Repeal the Wicks Law
Paterson sought to soften the blow for school districts by proposing a wide array of proposals for mandate relief and other potential cost-saving measures, among them a repeal of the Wicks Law requirement for school districts. He said that piece alone could save districts $200 million annually in construction costs.
But the governor also wants school districts to begin picking up, from counties, any increased cost that exceeds 2 percent for pre-school special education programs.
Paterson noted that previous governors have called for even larger school aid reductions. Fellow Democrat Mario Cuomo proposed a 10.2 percent cut in his 1991-92 budget plan. The Legislature trimmed that to 6.1 percent. And, Republican George Pataki called for an 8.5 percent cut as part of the 2003-04 budget as the state sought to dig out from under the economic calamity caused by the 2001 terrorist attacks. Lawmakers went instead for a 1.2 percent cut in school aid.
It is not the first time Paterson has sought to cut school aid. He proposed a $698 million, or 3.3 percent, cut in aid last year as New York began to face the fiscal realities of the economic recession. A federal stimulus package bailed the state out and school aid was increased by $405 million, or 1.9 percent.

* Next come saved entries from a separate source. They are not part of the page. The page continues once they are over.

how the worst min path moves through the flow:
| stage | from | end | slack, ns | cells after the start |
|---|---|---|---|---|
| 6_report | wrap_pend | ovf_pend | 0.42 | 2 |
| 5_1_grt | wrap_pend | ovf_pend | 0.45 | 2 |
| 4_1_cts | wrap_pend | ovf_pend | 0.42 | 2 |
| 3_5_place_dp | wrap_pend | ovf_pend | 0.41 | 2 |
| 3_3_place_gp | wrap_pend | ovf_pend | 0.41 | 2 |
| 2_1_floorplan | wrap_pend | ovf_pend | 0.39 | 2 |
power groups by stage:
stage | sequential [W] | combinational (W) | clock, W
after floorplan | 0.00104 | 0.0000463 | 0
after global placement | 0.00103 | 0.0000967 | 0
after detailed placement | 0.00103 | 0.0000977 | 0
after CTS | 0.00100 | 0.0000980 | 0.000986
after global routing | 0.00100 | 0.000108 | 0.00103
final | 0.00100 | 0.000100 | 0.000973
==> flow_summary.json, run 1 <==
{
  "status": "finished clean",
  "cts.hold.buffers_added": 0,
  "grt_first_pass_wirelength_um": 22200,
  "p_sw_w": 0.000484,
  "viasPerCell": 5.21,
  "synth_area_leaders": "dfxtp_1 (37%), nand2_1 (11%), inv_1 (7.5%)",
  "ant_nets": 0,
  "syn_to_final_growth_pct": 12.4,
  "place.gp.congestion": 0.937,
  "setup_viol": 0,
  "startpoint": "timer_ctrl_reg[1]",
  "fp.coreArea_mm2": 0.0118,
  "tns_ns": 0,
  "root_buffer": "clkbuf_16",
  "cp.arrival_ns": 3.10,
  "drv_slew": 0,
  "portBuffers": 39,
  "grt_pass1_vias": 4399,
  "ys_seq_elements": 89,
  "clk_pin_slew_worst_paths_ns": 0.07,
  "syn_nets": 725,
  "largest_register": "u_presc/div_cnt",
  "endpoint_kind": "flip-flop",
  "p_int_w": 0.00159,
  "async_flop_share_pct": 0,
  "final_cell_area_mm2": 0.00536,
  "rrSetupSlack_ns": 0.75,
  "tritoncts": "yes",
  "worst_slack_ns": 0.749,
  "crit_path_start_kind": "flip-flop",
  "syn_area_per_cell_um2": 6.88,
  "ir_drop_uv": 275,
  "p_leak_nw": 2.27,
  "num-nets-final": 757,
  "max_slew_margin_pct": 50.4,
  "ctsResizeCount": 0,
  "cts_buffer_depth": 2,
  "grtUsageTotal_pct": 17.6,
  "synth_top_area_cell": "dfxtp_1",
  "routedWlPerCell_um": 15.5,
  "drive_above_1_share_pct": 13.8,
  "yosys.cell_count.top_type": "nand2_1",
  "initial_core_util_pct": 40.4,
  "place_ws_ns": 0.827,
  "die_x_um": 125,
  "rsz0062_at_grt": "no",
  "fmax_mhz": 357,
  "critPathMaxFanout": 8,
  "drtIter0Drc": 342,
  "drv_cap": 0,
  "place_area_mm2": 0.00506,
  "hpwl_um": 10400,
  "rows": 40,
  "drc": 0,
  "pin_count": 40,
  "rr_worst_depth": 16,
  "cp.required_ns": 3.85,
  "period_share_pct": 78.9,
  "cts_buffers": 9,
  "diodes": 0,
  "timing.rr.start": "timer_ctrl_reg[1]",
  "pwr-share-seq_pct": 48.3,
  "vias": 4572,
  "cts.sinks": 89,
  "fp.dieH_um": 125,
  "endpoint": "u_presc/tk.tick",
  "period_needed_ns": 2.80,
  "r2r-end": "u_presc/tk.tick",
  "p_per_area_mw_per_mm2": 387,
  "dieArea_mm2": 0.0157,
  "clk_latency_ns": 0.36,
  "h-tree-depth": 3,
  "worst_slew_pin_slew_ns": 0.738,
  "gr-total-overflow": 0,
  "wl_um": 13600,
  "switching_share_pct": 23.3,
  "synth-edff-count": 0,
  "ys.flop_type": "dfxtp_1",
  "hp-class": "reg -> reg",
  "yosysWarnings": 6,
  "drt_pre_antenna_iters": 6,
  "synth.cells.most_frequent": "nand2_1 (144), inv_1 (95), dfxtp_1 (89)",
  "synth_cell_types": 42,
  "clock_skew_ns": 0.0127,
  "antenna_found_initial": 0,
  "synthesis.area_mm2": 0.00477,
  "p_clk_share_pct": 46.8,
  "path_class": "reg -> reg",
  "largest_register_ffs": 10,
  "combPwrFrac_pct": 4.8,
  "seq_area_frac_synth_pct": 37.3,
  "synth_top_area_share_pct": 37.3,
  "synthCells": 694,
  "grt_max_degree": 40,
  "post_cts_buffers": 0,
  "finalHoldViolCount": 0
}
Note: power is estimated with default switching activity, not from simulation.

But as the economic downturn lingered, state revenues faltered throughout 2009. Late in the year, Paterson called for a nearly $700 million cut in the middle of the school year. The Legislature balked and instead raided the federal stimulus account earmarked for next year to the tune of $391 million.
With lawmakers refusing to cut school aid, mid-year, Paterson did withhold $146 million in school aid in December along with $436 million in reimbursement to school districts for STAR property tax relief. After NYSSBA and others sued over the withholding, Paterson restored the payments.